__Your task__. Each line of the records that holds the word "assign" should be copied out.

+++

This is an optimization exercise on Yosys and OpenROAD, whose aim is small area, a short achievable clock period and few clock cycles per item, not a production implementation.
RTL that was checked went through simulation tests only; none was proved equivalent to the original.
For runs 4 to 8, only the layout was checked, not whether the RTL still works.
Power figures rest on the tool's default switching activity, not on a simulated workload.

`run.sh`:
```
#!/bin/bash
# synth_recipe.tcl (not shown) runs the flow's synth.tcl, then flattens the netlist and writes it again
# the make line also repeats each setting of config.mk as NAME=value (left out here)
make -C /OpenROAD-flow-scripts/flow DESIGN_CONFIG=/design/flow/config.mk WORK_HOME=/design/flow/orfs CLKGATE_MAP_FILE= SYNTH_SCRIPT=/design/flow/synth_recipe.tcl finish
```
`config.mk`:
```
export PLATFORM = sky130hd
export DESIGN_NAME = bfp_compress
export DESIGN_NICKNAME = bfp_compress
export VERILOG_FILES = /design/flow/design.v
export SDC_FILE = /design/flow/constraint.sdc
export NUM_CORES = 4
export LEC_CHECK = 0
export CAP_MARGIN = 50
export CORE_MARGIN = 2
export CORE_UTILIZATION = 65
export PLACE_DENSITY = 0.75
export SLEW_MARGIN = 70
```
`constraint.sdc`:
```
create_clock -name core_clock -period 12.5 [get_ports {clk}]
set_input_delay 2.5000 -clock core_clock [delete_from_list [all_inputs] [get_ports {clk}]]
set_output_delay 2.5000 -clock core_clock [all_outputs]
set_load 0.01 [all_outputs]
```
`design.v`:
```
module bfp_compress (
    input  wire        clk,
    input  wire        rst,          
    input  wire        in_valid,
    output wire        in_ready,
    input  wire [1:0]  in_fmt,       
    input  wire [23:0] in_i,
    input  wire [23:0] in_q,
    output wire        out_valid,
    input  wire        out_ready,
    output wire [7:0]  out_data,
    output wire        out_last
);
    localparam integer N = 12;       
    localparam [1:0] ST_IDLE = 2'd0, ST_A = 2'd1, ST_B = 2'd2;
    reg        rdy_r;
    reg [1:0]  st;
    reg [23:0] r0_i, r0_q;
    reg [1:0]  fmt_in;
    reg [3:0]  icnt;
    reg        r0_first, r0_last;
    reg [3:0]  s_cur;
    reg        sat_i, sat_q;
    wire take = in_valid & rdy_r;
    function [15:0] nofit;
        input [23:0] x;
        input [4:0]  b;
        integer s, j;
        reg w, o, a, xb;
        begin
            nofit = 16'd0;
            for (s = 0; s <= 15; s = s + 1) begin
                w = 1'b1; o = 1'b0; a = 1'b1; xb = 1'b0;
                for (j = 0; j <= 22; j = j + 1) begin
                    if (s == 0) begin
                        if (j >= b - 1) begin
                            o = o | x[j];
                            a = a & x[j];
                        end
                    end else begin
                        if (j >= s - 1 && j <= b + s - 2)
                            w = w & x[j];
                        if (j >= b - 1 + s)
                            o = o | x[j];
                        if (j >= b + s)
                            a = a & x[j];
                        if (j == b - 1 + s)
                            xb = x[j];
                    end
                end
                if (b - 1 + s == 23)
                    xb = x[23];
                if (s + b <= 24) begin
                    if (s == 0)
                        nofit[s] = x[23] ? ~a : o;
                    else if (x[23])
                        nofit[s] = ~a | (~xb & ~w);
                    else
                        nofit[s] = o | w;
                end
            end
        end
    endfunction
    wire [15:0] nf_i = (fmt_in == 2'd2) ? nofit(r0_i, 5'd12) : nofit(r0_i, 5'd9);
    wire [15:0] nf_q = (fmt_in == 2'd2) ? nofit(r0_q, 5'd12) : nofit(r0_q, 5'd9);
    wire [3:0]  smax = (fmt_in == 2'd2) ? 4'd12 : 4'd15;
    reg [3:0] s_new;
    integer k;
    always @(*) begin
        s_new = r0_first ? 4'd0 : s_cur;
        for (k = 1; k <= 15; k = k + 1)
            if ((nf_i[k-1] | nf_q[k-1]) && k <= smax && s_new < k)
                s_new = k;
    end
    function [13:0] bfp_field;
        input [23:0] x;
        input [3:0]  a;
        input        sat;
        input        b12;
        reg signed [24:0] t;
        reg signed [24:0] v;
        reg               sb;
        integer j;
        begin
            t  = {x, 1'b0};
            v  = t >>> a;
            sb = 1'b0;
            for (j = 0; j <= 22; j = j + 1)
                if (j + 2 <= a)
                    sb = sb | x[j];
            if (sat)
                bfp_field = x[23] ? {(b12 ? 13'h1000 : 13'h1e00), 1'b0}
                                  : {(b12 ? 13'h0ffe : 13'h01fe), 1'b0};
            else if (b12 && v[13:0] == 14'h2fff)
                bfp_field = {13'h1000, 1'b0};
            else
                bfp_field = {v[12:0], sb};
        end
    endfunction
    function [15:0] fix16;
        input [23:0] x;
        reg up;
        begin
            up = x[7] & ((|x[6:0]) | x[8]);
            if (x[23:8] == 16'h7fff)
                fix16 = 16'h7fff;
            else
                fix16 = x[23:8] + {15'd0, up};
        end
    endfunction
    wire        is_bfp_in = (fmt_in != 2'd0);
    wire [31:0] slot_in = is_bfp_in ?
        {bfp_field(r0_i, s_cur, sat_i, fmt_in[1]),
         bfp_field(r0_q, s_cur, sat_q, fmt_in[1]), s_cur} :
        {fix16(r0_i), fix16(r0_q)};
    reg [31:0]  fd [0:N-1];
    reg [N-1:0] fv;
    reg         meta_v;
    reg [1:0]   meta_fmt;
    reg [3:0]   meta_s;
    wire        pop;
    wire        meta_pop;
    wire        full = &fv;
    wire        tail_acc = ~full | pop;
    wire        wr = (st == ST_B) & tail_acc & (~r0_last | ~meta_v | meta_pop);
    reg [N-1:0] shift;
    reg [N-1:0] fv_next;
    integer i;
    always @(*) begin
        for (i = 0; i < N; i = i + 1) begin
            shift[i] = pop | ~(&(fv | ~((2 << i) - 1)));
            if (shift[i])
                fv_next[i] = (i == N - 1) ? wr : fv[i+1];
            else
                fv_next[i] = fv[i];
        end
    end
    always @(posedge clk) begin
        for (i = 0; i < N; i = i + 1)
            if (shift[i])
                fd[i] <= (i == N - 1) ? slot_in : fd[i+1];
    end
    reg [1:0] st_next;
    always @(*) begin
        if (take)                     st_next = ST_A;
        else if (st == ST_A)          st_next = ST_B;
        else if (st == ST_B && !wr)   st_next = ST_B;
        else                          st_next = ST_IDLE;
    end
    always @(posedge clk) begin
        if (take) begin
            r0_i     <= in_i;
            r0_q     <= in_q;
            r0_first <= (icnt == 4'd0);
            r0_last  <= (icnt == 4'd11);
        end
        if (take && icnt == 4'd0)
            fmt_in <= (in_fmt == 2'd3) ? 2'd0 : in_fmt;
        if (st == ST_A) begin
            s_cur <= s_new;
            sat_i <= nf_i[smax];
            sat_q <= nf_q[smax];
        end
    end
    always @(posedge clk) begin
        if (rst) begin
            st     <= ST_IDLE;
            rdy_r  <= 1'b1;
            icnt   <= 4'd0;
            fv     <= {N{1'b0}};
        end else begin
            st    <= st_next;
            rdy_r <= (st_next == ST_IDLE) | ((st_next == ST_B) & ~(&fv_next));
            if (take)
                icnt <= (icnt == 4'd11) ? 4'd0 : icnt + 4'd1;
            fv    <= fv_next;
        end
    end
    reg        ph;           
    reg [3:0]  scnt;         
    reg        qr_v;
    reg [15:0] qr_q;
    reg        qr_up;
    reg        qr_first, qr_last;
    reg [1:0]  qr_fmt;
    wire g_load;
    wire q_go = fv[0] & meta_v & (~qr_v | g_load);
    assign pop      = q_go & ph;
    assign meta_pop = q_go & ph & (scnt == 4'd11);
    wire [31:0] head = fd[0];
    wire [12:0] hv   = ph ? head[17:5] : head[31:19];
    wire        hs   = ph ? head[4]    : head[18];
    wire [3:0]  hd   = meta_s - head[3:0];
    wire [15:0] hm   = ph ? head[15:0] : head[31:16];
    reg signed [16:0] vx;
    reg signed [16:0] qx;
    reg               rb, stk;
    always @(*) begin
        vx  = {{4{hv[12]}}, hv};
        qx  = vx >>> ({1'b0, hd} + 5'd1);
        rb  = vx[hd];
        stk = hs | |(vx[15:0] & ((16'd1 << hd) - 16'd1));
    end
    always @(posedge clk) begin
        if (q_go) begin
            if (meta_fmt == 2'd0) begin
                qr_q  <= hm;
                qr_up <= 1'b0;
            end else begin
                qr_q  <= qx[15:0];
                qr_up <= rb & (stk | qx[0]);
            end
            qr_first <= ~ph & (scnt == 4'd0);
            qr_last  <= ph & (scnt == 4'd11);
            qr_fmt   <= meta_fmt;
        end
    end
    always @(posedge clk) begin
        if (rst) begin
            ph     <= 1'b0;
            scnt   <= 4'd0;
            qr_v   <= 1'b0;
            meta_v <= 1'b0;
        end else begin
            if (q_go) begin
                ph <= ~ph;
                if (ph)
                    scnt <= (scnt == 4'd11) ? 4'd0 : scnt + 4'd1;
            end
            if (q_go)
                qr_v <= 1'b1;
            else if (g_load)
                qr_v <= 1'b0;
            if (wr && r0_last)
                meta_v <= 1'b1;
            else if (meta_pop)
                meta_v <= 1'b0;
        end
        if (wr && r0_last) begin
            meta_fmt <= fmt_in;
            meta_s   <= s_cur;
        end
    end
    reg [15:0] gb;
    reg [4:0]  gc;
    reg        gexp;
    reg [3:0]  ge;
    reg        glast;
    reg        sk_v;
    wire       emit     = ~sk_v & (gexp | gc[4] | gc[3]);
    wire       emit_buf = emit & ~gexp;
    wire [4:0] c_after  = emit_buf ? gc - 5'd8 : gc;
    assign g_load = qr_v & (c_after < 5'd8);
    wire [15:0] m = {qr_q[15:12], qr_q[11:0] + {11'd0, qr_up}};
    reg  [15:0] gb_ld;
    reg  [4:0]  gb_b;
    always @(*) begin
        case (qr_fmt)
            2'd1:    begin gb_ld = {gb[6:0], m[8:0]};  gb_b = 5'd9;  end
            2'd2:    begin gb_ld = {gb[3:0], m[11:0]}; gb_b = 5'd12; end
            default: begin gb_ld = m;                  gb_b = 5'd16; end
        endcase
    end
    wire [3:0] meta_e = (meta_fmt == 2'd1) ? ~meta_s : 4'd12 - meta_s;
    wire [7:0] core_byte = gexp ? {4'd0, ge} : gb[gc - 5'd1 -: 8];
    wire       core_last = ~gexp & glast & (gc == 5'd8);
    always @(posedge clk) begin
        if (g_load) begin
            gb <= gb_ld;
            if (qr_first)
                ge <= meta_e;
        end
    end
    always @(posedge clk) begin
        if (rst) begin
            gc    <= 5'd0;
            gexp  <= 1'b0;
            glast <= 1'b0;
        end else begin
            if (g_load) begin
                gc    <= c_after + gb_b;
                glast <= qr_last;
            end else begin
                gc    <= c_after;
            end
            if (g_load && qr_first)
                gexp <= (qr_fmt != 2'd0);
            else if (emit)
                gexp <= 1'b0;
        end
    end
    reg       ov, ol, sk_l;
    reg [7:0] od, sk_d;
    wire      acc = ~ov | out_ready;
    always @(posedge clk) begin
        if (rst) begin
            ov   <= 1'b0;
            sk_v <= 1'b0;
        end else if (acc) begin
            ov   <= sk_v | emit;
            sk_v <= 1'b0;
        end else if (emit) begin
            sk_v <= 1'b1;
        end
        if (acc) begin
            od <= sk_v ? sk_d : core_byte;
            ol <= sk_v ? sk_l : core_last;
        end
        if (!acc && emit) begin
            sk_d <= core_byte;
            sk_l <= core_last;
        end
    end
    assign in_ready  = rdy_r;
    assign out_valid = ov;
    assign out_data  = od;
    assign out_last  = ol;
endmodule
```
==> results.txt, run 1 <==
result of the run=finished clean; commonest non-fill, non-tap cell in the layout=edfxtp_1; final hold slack=0.4062 ns; via count=17,660; Sink Count=542; RSZ-0062 raised after global routing=no; DPL Wire Length=42,480 microns; Sw Ratio=24.71%; # Max-Cap Violations=0; yosys warns=2; Critical Path Fanout Max=2; gr ovfl total=0; remaining antenna violation count after routing=0; Reg clk slew, reported paths=0.07 ns; combinational family with the most area after synthesis=simple AND/OR/NAND/NOR gates; power per cell area=144.6 mW/mm^2; Leak Pwr=10.35 nW; pin count of the biggest net entering global routing=58; mux contribution to synthesized area=8.878%; worst skew pair latency=0.64 ns; fin nets=2,168; row count=72; H-tree depth reported by CTS=2; FF+latch count, synth=542; Hold Path Cell Cnt=0; Die H=202.6 microns; Final period util=32.36%; Clock Tree Buf Depth=3; fillers=2,439; setup violators final=0; Net Switching=0.001031 W; syn avg cell area=12.82 sq um; share of async-settable or async-resettable flops after synthesis=0%; WP buf/inv=1; highest clock rate=0.2472 GHz; input/output buffers=64; Internal=0.003144 W; CTS Buf Count=52; Post-Synth XOR/XNOR Area=1.878%; Netlist cell types=86; cell count along the critical path=1; clock power share=35.2%; Reg2Reg Depth=14; Post-Synth Simple-Gate Area=12.12%; Critical Path Sink Type=output pin; clock root cell=clkbuf_16; most frequent cells in the layout=edfxtp_1, nand2_1, a21oi_1, nor2_1, nand3_1; vias in the first global route=17,160; CTS resizes=0; vias per inst=6.692; Seq pwr share=54.2%; Pre-antenna DRT Iters=6; Comb pwr share=10.6%; synthesized instance count=2,001; Syn Nets=2,086; share of layout cells above drive strength 1=15.28%; CTS tree=done; Die W=202.6 microns; Crit path max-delay family=buffers and inverters; GRT Util Overall=31.44%; initial antenna violation count=0; Seq/Total Area, Yosys=62.09%; first-pass GRT wire length=98,590 microns; Area growth syn-to-layout=12.57%; total negative slack=0 ns; min Tclk post-route=4.045 ns; Hold Vio Cnt, Final=0; Worst Path Required=10.00 ns; Worst Max-Slew Pin Slew=0.4652 ns; HP Class=reg -> reg; Initial Util=66.06%; number of max-slew violations in the final report=0; n_diodes=0; Primary FF master, synth=edfxtp_1; number of synthesized flops with an enable pin=507; worst path arrival time=1.54 ns; core area=0.03883 sq mm; Rel. slew slack=68.87%; DIE AREA=0.04107 sq mm; routed len/inst=24.28 microns; critical path class=reg -> out; Worst path slowest cell=clkdlybuf4s50_1; post-synthesis adder-cell area fraction=1.659%; Remaining DRCs=0; worst clock skew=0.06824 ns; # hold bufs at CTS=0; RePlAce Congestion=0.9933; Setup Buffers After CTS=0; DR iter-0 viols=1,873; I/O pin count=65; mapped cell area=0.02565 sq mm; CP max stage delay=0.55 ns; Final Routed Wirelength=64,090 microns; startpoint types=register; Cell Chain, Critical Path=clkdlybuf4s50_1; Peak supply drop=0.0001283 V; complex-gate fraction of the synthesized area=10.28%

+++

__Finished exercise__.
    assign pop      = q_go & ph;
    assign meta_pop = q_go & ph & (scnt == 4'd11);
    assign g_load = qr_v & (c_after < 5'd8);
    assign in_ready  = rdy_r;
    assign out_valid = ov;
    assign out_data  = od;
    assign out_last  = ol;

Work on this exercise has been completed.